Project: Deep Q-Learning Agent
· 2 min read
Overview
- Created a Gym environment of a simple third-person shooter game in Python
- Implemented a simple Deep-Q Network with PyTorch to train agents to master at the game (left image)
- Fine-tuned the hyperparameters of the agent, achieving average kill streak of 7 (right image, top) and lengthend the survival duration by 4 times (right image, bottom), which significantly better than the random baseline of 0.22 kills on average.
- Explored how deep-Q learning models handle a variable quantity of moving objects, i.e. the bullets and enemies, and relevant adjustments to the reward functions and representations of the observation space needed.
Game Design
- Survive a zombie apocalypse by controlling a snowball-throwing character.
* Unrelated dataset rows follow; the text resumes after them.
--- src/hdl/kta_out_fifo.sv ---
// small result queue between the pipeline and the result channel
`timescale 1ns / 1ps

module kta_out_fifo #(
   parameter int DEPTH = 4
) (
   input  logic             clock,
   input  logic             reset,
   input  logic             push,
   input  kta_pkg::rsp_type push_data,
   input  logic             pop,
   output logic             out_valid,
   output kta_pkg::rsp_type out_data
);
   import kta_pkg::*;

   localparam int PTR_W = $clog2(DEPTH);
   localparam int CNT_W = $clog2(DEPTH + 1);

   rsp_type          mem_ff [DEPTH];
   logic [PTR_W-1:0] wr_ptr_ff, wr_ptr_in;
   logic [PTR_W-1:0] rd_ptr_ff, rd_ptr_in;
   logic [CNT_W-1:0] count_ff, count_in;
   logic             pop_ok;

   assign out_valid = count_ff != '0;
   assign out_data  = mem_ff[rd_ptr_ff];
   assign pop_ok    = pop & out_valid;

   always_comb begin
      wr_ptr_in = wr_ptr_ff;
      rd_ptr_in = rd_ptr_ff;
      if (push) begin
         wr_ptr_in = (wr_ptr_ff == PTR_W'(DEPTH - 1)) ? '0 : wr_ptr_ff + PTR_W'(1);
      end
      if (pop_ok) begin
         rd_ptr_in = (rd_ptr_ff == PTR_W'(DEPTH - 1)) ? '0 : rd_ptr_ff + PTR_W'(1);
      end
      count_in = count_ff + CNT_W'(push) - CNT_W'(pop_ok);
   end

   always_ff @(posedge clock) begin
      if (reset) begin
         wr_ptr_ff <= '0;
         rd_ptr_ff <= '0;
         count_ff  <= '0;
      end else begin
         wr_ptr_ff <= wr_ptr_in;
         rd_ptr_ff <= rd_ptr_in;
         count_ff  <= count_in;
      end
      if (push) begin
         mem_ff[wr_ptr_ff] <= push_data;
      end
   end

endmodule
- Goal: Survive as long as possible while killing zombies.
- Player has limited vision range.
- Game ends when a zombie touches the player.
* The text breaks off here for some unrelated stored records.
$ cat config.mk
export PLATFORM = sky130hd
export DESIGN_NAME = aaqr_lane
export DESIGN_NICKNAME = d
export VERILOG_FILES = /design/src/aaqr_pkg.sv /design/src/aaqr_lane.sv
export SDC_FILE = /design/constraint.sdc
export NUM_CORES = 2
export LEC_CHECK = 0
export BUFFER_PORTS_ARGS = -buffer_cell sky130_fd_sc_hd__clkbuf_2
export CAP_MARGIN = 20
export CORE_UTILIZATION = 35
export DETAILED_ROUTE_END_ITERATION = 10
export PLACE_DENSITY = 0.54
export REMOVE_ABC_BUFFERS = 1
export SYNTH_ARGS = -nofsm -noshare
export SYNTH_HDL_FRONTEND = slang
export SYNTH_SLANG_ARGS = --single-unit
export TNS_END_PERCENT = 1
$ cat constraint.sdc
create_clock -name clock -period 9.5 [get_ports clock]
set_input_delay 0.475 -clock clock [delete_from_list [all_inputs] [get_ports clock]]
set_output_delay 0.475 -clock clock [all_outputs]
set_load 0.01 [all_outputs]
$ cat src/aaqr_pkg.sv
// shared types, widths and constant tables for the quaternion rotation core
// no dependencies
`default_nettype none
package aaqr_pkg;

   localparam int PW    = 18;   // point and result width, Q7.10
   localparam int AGW   = 16;   // angle and axis width
   localparam int CW    = 20;   // cordic datapath width, Q.16
   localparam int QW    = 20;   // quaternion coefficient width
   localparam int AW    = 21;   // lane multiplier operand a width
   localparam int BW    = 20;   // lane multiplier operand b width
   localparam int TW    = 41;   // intermediate product width, Q.26
   localparam int ACCW  = 64;   // lane accumulator width
   localparam int SPLIT = 20;   // low slice width of the intermediate product

   localparam logic signed [CW-1:0] CORDIC_GAIN = CW'(39797);
   localparam logic signed [CW-1:0] HALF_PI_Q16 = CW'(102944);
   localparam logic signed [CW-1:0] PI_Q16      = CW'(205887);
   localparam logic signed [PW-1:0] OUT_MAX     = PW'(131071);
   localparam logic signed [PW-1:0] OUT_MIN     = PW'(-131072);

   typedef struct packed {
      logic clr;   // start a new sum
      logic mac;   // add this term
      logic neg;   // subtract instead of add
      logic hi;    // operand a is the upper slice
   } lane_ctrl_type;

   // arctangent of 2^-i in Q.16
   function automatic logic signed [CW-1:0] atan_q16(input logic [3:0] i);
      logic signed [CW-1:0] v;
      case (i)
         4'd0:    v = CW'(51472);
         4'd1:    v = CW'(30386);
         4'd2:    v = CW'(16055);
         4'd3:    v = CW'(8150);
         4'd4:    v = CW'(4091);
         4'd5:    v = CW'(2047);
         4'd6:    v = CW'(1024);
         4'd7:    v = CW'(512);
         4'd8:    v = CW'(256);
         4'd9:    v = CW'(128);
         4'd10:   v = CW'(64);
         4'd11:   v = CW'(32);
         4'd12:   v = CW'(16);
         4'd13:   v = CW'(8);
         4'd14:   v = CW'(4);
         default: v = CW'(2);
      endcase
      return v;
   endfunction

   // hamilton product: term j of component k is subtracted
   function automatic logic hprod_neg(input logic [1:0] k, input logic [1:0] j);
      logic n;
      case (k)
         2'd0:    n = (j != 2'd0);
         2'd1:    n = (j == 2'd3);
         2'd2:    n = (j == 2'd1);
         default: n = (j == 2'd2);
      endcase
      return n;
   endfunction

endpackage
`default_nettype wire

$ cat src/aaqr_lane.sv
// one product lane: registered multiply then signed accumulate
// depends on aaqr_pkg
`default_nettype none
module aaqr_lane (
   input  wire logic                           clock,
   input  wire logic                           reset,
   input  wire aaqr_pkg::lane_ctrl_type        ctrl,
   input  wire logic signed [aaqr_pkg::AW-1:0] op_a,
   input  wire logic signed [aaqr_pkg::BW-1:0] op_b,
   output logic signed [aaqr_pkg::ACCW-1:0]    acc
);
   import aaqr_pkg::*;

   lane_ctrl_type             ctrl_ff;
   logic signed [AW+BW-1:0]   prod_ff;
   logic signed [ACCW-1:0]    acc_ff, acc_in, ext, term;

   // align the registered product and apply its sign
   always_comb begin
      ext  = ACCW'(prod_ff);
      if (ctrl_ff.hi) begin
         ext = ext <<< SPLIT;
      end
      term = ctrl_ff.neg ? -ext : ext;
      acc_in = acc_ff;
      if (ctrl_ff.mac) begin
         acc_in = ctrl_ff.clr ? term : acc_ff + term;
      end
   end

   always_ff @(posedge clock) begin
      if (reset) begin
         ctrl_ff <= '0;
      end else begin
         ctrl_ff <= ctrl;
      end
      prod_ff <= op_a * op_b;
      acc_ff  <= acc_in;
   end

   assign acc = acc_ff;
endmodule
`default_nettype wire

* Word-level counts from Yosys, hierarchy flattened
Index checks and enable logic that the tools add are counted.
Operators by class: add/sub/neg operators 2, multipliers 1, mux-type cells 3
Operators by type and width (number):
- 64-bit 2-to-1 mux | 2
- 64-bit adder | 1
- 61-bit negation with 64-bit output | 1
- 60-bit 2-to-1 mux | 1
- 21-bit by 20-bit multiplier with 41-bit output | 1
Word-level totals: bits in registers 109, output and inout bits 64

* Depth between registers and ports, before layout
depth after elaboration 5, depth in mapped cells 27

* Worst setup path before layout
OpenSTA, ideal clock, no wires.
path kind input port to flip-flop, start point input port op_a[15] in the netlist's numbering, end point register prod_ff[40], setup time 0.072 ns, arrival time 6.839 ns, setup slack 2.588 ns, stages on the path 25, path buffers 2, cells stage by stage clkbuf_1 and2_1 fa_1 inv_1 fa_1 inv_1 fa_1 inv_1 fa_1 fa_1 fa_1 fa_1 inv_1 ha_1 and3_1 clkbuf_1 and2_1 a221o_1 a221oi_2 a31oi_1 a221oi_2 nor3b_2 o21ai_1 a211oi_2 xnor2_1
On the way: longest elaborated chain between the ends 1
RTL lines:
- start: declaration | line aaqr_lane.sv:8 | input wire logic signed [aaqr_pkg::AW-1:0] op_a,
- 21-bit by 20-bit multiplier with 41-bit output | line aaqr_lane.sv:37 | prod_ff <= op_a * op_b;
- end signal: assignment | line aaqr_lane.sv:37
- end: declaration | line aaqr_lane.sv:15 | logic signed [AW+BW-1:0] prod_ff;
Every way passes these cells. A chain may end at the register's enable or synchronous reset.

* Worst setup path after layout
start point input port op_a[18] in the netlist's numbering, end point register prod_ff[36]
The elaborated chain is that of the path after synthesis.

==> summary.txt <==
Synthesis
  – Synth cell types: 81
  – Post-synth EDFFs: 64
  – Post-synthesis cell count: 2864
  – Complex-gate fraction of the synthesized area: 0.120
  – Post-synth top flop: edfxtp_1
  – Synth warn: 0
  – Sequential fraction of the synthesis area: 0.112
  – Xor and xnor area share after synthesis: 0.0536
  – Largest family of logic cells by synthesized area: adder cells
  – Synth Area in Simple Gates: 0.170
  – Post-synthesis async set-or-reset flop share: 0
  – Adder-Cell Fraction of Synth Area: 0.435
  – Syn_area_per_cell: 8.79 um^2
  – Mux cell area share after synthesis: 0.0136
  – Mapped Area: 25200 um^2
  – #FFs+latches synth: 109

Route
  – Routed WL: 67200 um
  – Mean routed wirelength per cell: 17.7 um
  – Drt first-iter violations: 1023
  – First-pass DRT Iterations: 5
  – Vias: 18800
  – Via density: 4.96
  – DRC Markers: 0
  – Detail Route Antenna Nets: 0

Setup path
  – Type of origin of the critical path: input pin
  – CP max stage cell: fa_1
  – Critical Path RT: 9.78 ns
  – CP max stage delay: 0.60 ns
  – Critical path type: input pin to register
  – Critical Path End Type: register
  – CP max FO: 20
  – Worst path most repeated cell: fa_1
  – CP arrival: 7.43 ns
  – Worst path top cell family by delay: adder cells
  – Worst-path cell chain: clkbuf_2 -> and2_1 -> fa_1 -> inv_1 -> fa_1 -> fa_1 -> inv_1 -> fa_1 -> fa_1 -> fa_1 -> inv_1 -> fa_1 -> inv_1 -> ha_1 -> and3_1 -> nand3_1 -> nor4_1 -> a221oi_2 -> a31oi_1 -> a221oi_2 -> nor3b_2 -> o21ai_1 -> a21oi_1 -> xnor2_1
  – CP Buf/Inv Count: 5

Clock network
  – CTS Buf Count: 9
  – Clock transition at path regs: 0.08 ns
  – Post-CTS Setup Bufs: 0
  – Skew-Pair Late Insertion Delay: 0.40 ns
  – Hold buffer count at cts: 0
  – CTS tree: done
  – CTS resizes: 0
  – H-tree depth: 3
  – Max Root-Sink Buffers: 2
  – CTS Sinks: 109
  – Root Driver: clkbuf_16

Hold path
  – Worst min path class: input pin to register

STA
  – RSZ-0062 raised after global routing: no
  – Number of hold violations in the final report: 0
  – Slew Viols, Final: 0
  – Clock skew: 0.0182 ns
  – # setup viols final: 0
  – Worst-margin pin slew: 1.01 ns
  – Slew headroom: 0.325
  – Post-layout minimum cycle time: 7.16 ns
  – Final worst path period share: 0.753
  – Setup TNS: 0 ns
  – Fmax: 140 MHz

Floorplanning
  – Starting Density: 0.356
  – Die Footprint: 73000 um^2
  – Die height: 270 um
  – Row count: 97
  – Die Width: 270 um
  – # IOs: 111
  – Core area: 70600 um^2

Global routing
  – Overall Global Routing Usage: 0.189
  – Vias in the first global route: 19700
  – Gr ovfl total: 0
  – First-pass GRT wire length: 110000 um
  – Largest net degree at the start of global routing: 65
  – Initial antenna violation count: 0

Cells and area
  – Layout Nets: 3509
  – Share of layout cells above drive strength 1: 0.0634
  – Area growth from synthesis to layout: 6.14%
  – Antenna cells: 0
  – Non-filler cells, final: 3795
  – Fillcell total: 7287

Placed design
  – Port bufs: 110
  – Cell count after placement: 3779
  – DP HPWL: 55500 um
  – Routability Congestion: 0.866

Outcome
  – Outcome: completed

Run
  – Max Cap Viol: 0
- Image: Human Gameplay; Art: Myself; AI training: Myself; Observation and Reward Design: Myself & Jerry; Game Code: Jerry & Myself

Model
- Deep Q-Network (DQN) model for agent training.
- 3-layer feedforward neural network in TensorFlow.
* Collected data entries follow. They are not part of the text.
===== config.mk =====
export PLATFORM = sky130hd
export DESIGN_NAME = aaqr_cordic
export DESIGN_NICKNAME = d
export VERILOG_FILES = /design/src/aaqr_pkg.sv /design/src/aaqr_cordic.sv
export SDC_FILE = /design/constraint.sdc
export NUM_CORES = 1
export LEC_CHECK = 0
export ABC_AREA = 0
export BUFFER_PORTS_ARGS = -buffer_cell sky130_fd_sc_hd__clkbuf_2
export CORE_UTILIZATION = 35
export CTS_BUF_LIST = sky130_fd_sc_hd__clkbuf_4
export DETAILED_ROUTE_END_ITERATION = 8
export PLACE_DENSITY = 0.48
export SLEW_MARGIN = 10
export SYNTH_ARGS = -nofsm -noshare
export SYNTH_HDL_FRONTEND = slang
export SYNTH_SLANG_ARGS = --single-unit
export TNS_END_PERCENT = 5

===== constraint.sdc =====
create_clock -name clock -period 6.1 [get_ports clock]
set_input_delay 0.915 -clock clock [delete_from_list [all_inputs] [get_ports clock]]
set_output_delay 0.915 -clock clock [all_outputs]
set_load 0.02 [all_outputs]

===== src/aaqr_pkg.sv =====
// shared types, widths and constant tables for the quaternion rotation core
// no dependencies
`default_nettype none
package aaqr_pkg;

   localparam int PW    = 18;   // point and result width, Q7.10
   localparam int AGW   = 16;   // angle and axis width
   localparam int CW    = 20;   // cordic datapath width, Q.16
   localparam int QW    = 20;   // quaternion coefficient width
   localparam int AW    = 21;   // lane multiplier operand a width
   localparam int BW    = 20;   // lane multiplier operand b width
   localparam int TW    = 41;   // intermediate product width, Q.26
   localparam int ACCW  = 64;   // lane accumulator width
   localparam int SPLIT = 20;   // low slice width of the intermediate product

   localparam logic signed [CW-1:0] CORDIC_GAIN = CW'(39797);
   localparam logic signed [CW-1:0] HALF_PI_Q16 = CW'(102944);
   localparam logic signed [CW-1:0] PI_Q16      = CW'(205887);
   localparam logic signed [PW-1:0] OUT_MAX     = PW'(131071);
   localparam logic signed [PW-1:0] OUT_MIN     = PW'(-131072);

   typedef struct packed {
      logic clr;   // start a new sum
      logic mac;   // add this term
      logic neg;   // subtract instead of add
      logic hi;    // operand a is the upper slice
   } lane_ctrl_type;

   // arctangent of 2^-i in Q.16
   function automatic logic signed [CW-1:0] atan_q16(input logic [3:0] i);
      logic signed [CW-1:0] v;
      case (i)
         4'd0:    v = CW'(51472);
         4'd1:    v = CW'(30386);
         4'd2:    v = CW'(16055);
         4'd3:    v = CW'(8150);
         4'd4:    v = CW'(4091);
         4'd5:    v = CW'(2047);
         4'd6:    v = CW'(1024);
         4'd7:    v = CW'(512);
         4'd8:    v = CW'(256);
         4'd9:    v = CW'(128);
         4'd10:   v = CW'(64);
         4'd11:   v = CW'(32);
         4'd12:   v = CW'(16);
         4'd13:   v = CW'(8);
         4'd14:   v = CW'(4);
         default: v = CW'(2);
      endcase
      return v;
   endfunction

   // hamilton product: term j of component k is subtracted
   function automatic logic hprod_neg(input logic [1:0] k, input logic [1:0] j);
      logic n;
      case (k)
         2'd0:    n = (j != 2'd0);
         2'd1:    n = (j == 2'd3);
         2'd2:    n = (j == 2'd1);
         default: n = (j == 2'd2);
      endcase
      return n;
   endfunction

endpackage
`default_nettype wire


===== src/aaqr_cordic.sv =====
// iterative cordic giving cosine and sine of half the input angle
// depends on aaqr_pkg
`default_nettype none
module aaqr_cordic (
   input  wire logic                          clock,
   input  wire logic                          reset,
   input  wire logic                          start,
   input  wire logic signed [aaqr_pkg::AGW-1:0] angle,
   output logic                               done,
   output logic signed [aaqr_pkg::CW-1:0]     cos_out,
   output logic signed [aaqr_pkg::CW-1:0]     sin_out
);
   import aaqr_pkg::*;

   logic                 run_ff, run_in;
   logic                 done_ff, done_in;
   logic [3:0]           step_ff, step_in;
   logic                 negc_ff, negc_in;
   logic signed [CW-1:0] x_ff, x_in, y_ff, y_in, z_ff, z_in;
   logic signed [CW-1:0] z0, dx, dy;

   // half angle in Q.16 is four times the Q3.13 angle
   assign z0 = {{(CW-AGW-2){angle[AGW-1]}}, angle, 2'b00};
   assign dx = y_ff >>> step_ff;
   assign dy = x_ff >>> step_ff;

   // fold into the right half plane then one micro-rotation per cycle
   always_comb begin
      run_in  = run_ff;
      done_in = 1'b0;
      step_in = step_ff;
      negc_in = negc_ff;
      x_in    = x_ff;
      y_in    = y_ff;
      z_in    = z_ff;
      if (start) begin
         run_in  = 1'b1;
         step_in = '0;
         x_in    = CORDIC_GAIN;
         y_in    = '0;
         if (z0 > HALF_PI_Q16) begin
            z_in    = PI_Q16 - z0;
            negc_in = 1'b1;
         end else if (z0 < -HALF_PI_Q16) begin
            z_in    = -PI_Q16 - z0;
            negc_in = 1'b1;
         end else begin
            z_in    = z0;
            negc_in = 1'b0;
         end
      end else if (run_ff) begin
         if (!z_ff[CW-1]) begin
            x_in = x_ff - dx;
            y_in = y_ff + dy;
            z_in = z_ff - atan_q16(step_ff);
         end else begin
            x_in = x_ff + dx;
            y_in = y_ff - dy;
            z_in = z_ff + atan_q16(step_ff);
         end
         step_in = step_ff + 4'd1;
         if (step_ff == 4'd15) begin
            run_in  = 1'b0;
            done_in = 1'b1;
         end
      end
   end

   always_ff @(posedge clock) begin
      if (reset) begin
         run_ff  <= 1'b0;
         done_ff <= 1'b0;
      end else begin
         run_ff  <= run_in;
         done_ff <= done_in;
      end
      step_ff <= step_in;
      negc_ff <= negc_in;
      x_ff    <= x_in;
      y_ff    <= y_in;
      z_ff    <= z_in;
   end

   assign done    = done_ff;
   assign cos_out = negc_ff ? -x_ff : x_ff;
   assign sin_out = y_ff;
endmodule
`default_nettype wire


---- Yosys cells after proc, flatten, opt, wreduce, memory -nomap -nowiden ----
Memories as Yosys holds them, arrays and structs flattened. A register that Yosys moved wholly into a read port is not among the register bits.
Cells that the tools add are included.
word-level totals
  flip-flop bits (word level) ............. 67
  bits in read-only memories .............. 512
  memories ................................ 2
  input port bits ......................... 19
  output and inout bits ................... 41
cells by class
  eq/ne operators ......................... 1
  reductions and logical operators ........ 2
  bitwise logic cells ..................... 1
  add/subtract/negate cells ............... 10
  muxes and demuxes ....................... 23
  order comparisons ....................... 2
  shift operators ......................... 2
memories
  name              depth  bits a word  read ports  clocked after memory_dff  write ports  line            RTL
  (name not given)  16     16           1           1                         0            aaqr_pkg.sv:32  case (i)
  (name not given)  16     16           1           1                         0            aaqr_pkg.sv:32
operators by type and width
  cell                    count
  $mux 20                 14
  $add 20x20->20          3
  $sub 20x20->20          3
  $sshr 20x4->20          2
  $sub 19x18->20 const A  2
  $neg 20->20             1
  $gt 18x18->1 const B    1
  $lt 18x18->1 const B    1
  $mux 4                  4
  $mux 1                  5
  $add 4x1->4 const B     1
  $eq 4x4->1 const B      1
  $reduce_or 3->1         1
  $reduce_bool 2->1       1
  $not 1->1               1

---- Depth between registers and ports, before layout ----
  depth after elaboration ................. 7
  gate-level depth with buffers ........... 23

---- Worst setup path before layout ----
Ideal clock, no wire load.
  path type ............................... flip-flop to flip-flop
  start ................................... register x_ff[13]
  end ..................................... register y_ff[18] (netlist: sin_out[18])
  arrival ................................. 4.553 ns
  cell stages (with the launch flop) ...... 18
  path buffers ............................ 1
  clock period less this slack ............ 4.670 ns
  library setup time ...................... 0.117 ns
  slack ................................... 1.430 ns
  cells stage by stage .................... dfxtp_1 clkbuf_1 mux2i_1 mux4_2 o21ai_0 inv_1 ha_1 mux2i_1 fa_1 a21o_1 a21oi_1 o21ai_0 o21a_1 a41o_1 o31a_1 a2111oi_0 xnor2_1 a22o_1
between the ends
  cells in the longest elaborated chain, start to end .. 3
  elaborated cells on any way between the ends .. 4
  those cells by class .................... add/sub: 2; shift: 1; mux: 1
ends and longest elaborated chain
  what                                              line                                  RTL
  start, declared                                   aaqr_cordic.sv:19                     logic signed [CW-1:0] x_ff, x_in, y_ff, y_in, z_ff, z_in;
  start signal, assigned                            aaqr_cordic.sv:79                     x_ff <= x_in;
  $sshr 20x4->20 (*)                                aaqr_cordic.sv:25                     assign dy = x_ff >>> step_ff;
  $add 20x20->20 or $sub 20x20->20 (tied branches)  aaqr_cordic.sv:54, aaqr_cordic.sv:58
  $mux 20 (*)                                       aaqr_cordic.sv:52                     if (!z_ff[CW-1]) begin
  end signal, assigned                              aaqr_cordic.sv:80                     y_ff <= y_in;
  end, declared                                     aaqr_cordic.sv:19
Every way passes the cells marked *; elsewhere a longest branch is shown, timed or not.
A chain may end at the register's enable or synchronous reset.

---- Final worst setup path ----
  start ................................... register step_ff[0]
  end ..................................... register x_ff[19]
between the ends
  cells in the longest elaborated chain, start to end .. 3
  elaborated cells on any way between the ends .. 4
  those cells by class .................... add/sub: 2; shift: 1; mux: 1
ends and longest elaborated chain
  what                                              line                                  RTL
  start, declared                                   aaqr_cordic.sv:17                     logic [3:0] step_ff, step_in;
  start signal, assigned                            aaqr_cordic.sv:77                     step_ff <= step_in;
  $sshr 20x4->20 (*)                                aaqr_cordic.sv:24                     assign dx = y_ff >>> step_ff;
  $sub 20x20->20 or $add 20x20->20 (tied branches)  aaqr_cordic.sv:53, aaqr_cordic.sv:57
  $mux 20 (*)                                       aaqr_cordic.sv:52
Marks and branches as above.

==> summary.md <==
| Metric | Value |
|---|---|
| Final Cycle Share | `90.00%` |
| Syn-to-layout area delta | `7.527%` |
| Initial core utilization | `35.75%` |
| CP startpoint kind | `flop` |
| Peak Freq | `182.1 MHz` |
| Top FF cell, synth | `dfxtp_1` |
| Nets | `1369` |
| Crit Path Max Fanout | `22` |
| Setup violators final | `0` |
| Hold Path Class | `reg2reg` |
| Crit path DAT | `5900 ps` |
| Avg Synthesized Cell Area | `8.252 um2` |
| Design Area, Final | `0.01106 mm2` |
| Maximum VDD drop | `203.6 uV` |
| Clk Latency, worst-skew pair | `530 ps` |
| Hold Fails Final Rpt | `0` |
| Post-synth EDFFs | `21` |
| Largest net degree at the start of global routing | `44` |
| Clock Sink Count | `83` |
| Vias per Instance | `5.780` |
| Max transition margin | `27.31%` |
| H-tree lvl count | `3` |
| CP required | `6510 ps` |
| Tot GR Track Use | `21.60%` |
| Final worst path period need | `5490 ps` |
| P per Cell Area | `527.3 mW/mm2` |
| Clock transition at the registers of the reported paths | `200 ps` |
| Synth Net Count | `1345` |
| CP endpoint kind | `flop` |
| CTS tree | `yes` |
| Violation count after the first detailed-route iteration | `800` |
| Max-slew violation count | `0` |
| Placed inst area | `0.01089 mm2` |
| Total Wirelength | `32770 um` |
| Root buf cell | `clkbuf_4` |
| Cells after synthesis | `1247` |
| DRC violations left | `0` |
| Port Buffers | `59` |
| Core area | `0.02878 mm2` |
| Worst-case clock skew | `47.77 ps` |
| Vias in the first global route | `9000` |
| Setup TNS | `0 ps` |
| Area occupied by multi-input gates | `0.007777 mm2` |
| First-pass GRT wire length | `51140 um` |
| Post-route ant nets | `0` |
| Die height | `173.5 um` |
| Max-cap violations | `0` |
| CTS max path bufs | `2` |
| Finished Layout Cells | `1662` |
| Final HPWL DP | `25190 um` |
| DR WL/cell | `19.72 um` |
| Total number of vias | `9606` |
| Sequential Area | `0.001878 mm2` |
| Async SR Flop Fraction | `0%` |
| Inst Count DP | `1643` |
| YS warnings | `0` |
| Site Rows | `62` |
| Static Leak | `4.545 nW` |
| Die Wd | `173.5 um` |
| Top-level I/O count | `60` |
| #FFs+latches synth | `83` |
| DR pass1 iterations | `5` |
| Fill count | `2980` |
| DIE AREA | `0.03009 mm2` |
| RSZ-0062 raised after global routing | `no` |
| Critical path class | `reg2reg` |
| Grt ovf | `0` |
| Register area share after synthesis | `18.19%` |
| GPL Wtd Cong | `0.9003` |
| Library cells used by synthesis | `86` |
| Initial antenna violation count | `1` |
| Clock buffer count from CTS | `9` |
| Mapped cell area | `0.01029 mm2` |
| Layout cell share with drive strength beyond 1 | `14.26%` |
| Least-Margin Pin Slew | `1090 ps` |
| Status | `complete, no violations` |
- Uses experience replay with batch training.
- Epsilon-decay strategy for interaction.
Results
- Tested multiple decay factors (gamma).
- Adjusted rewards to improve agent's learning on long-term dependencies.
- Achieving an average kill streak of 7 and quadrupling survival time, far surpassing the random baseline of 0.22 kills on average.

Notable Behaviors (1)
- AI learns to control its orientation for precise shooting.
- AI refines orientation control to improve shooting accuracy.
Notable Behaviors (2)
- AI learns to evade zombies by retreating to the map corner.
- AI retreats to a corner for better firing coverage.

Notable Behaviors (3)
- AI adopts a spinning and frequent shooting strategy.
- AI spins and shoots frequently to maximize hits.

Future Directions
- Further training needed due to time constraints of this project.
- Interest in refining rewards and exploring new mechanics in near future.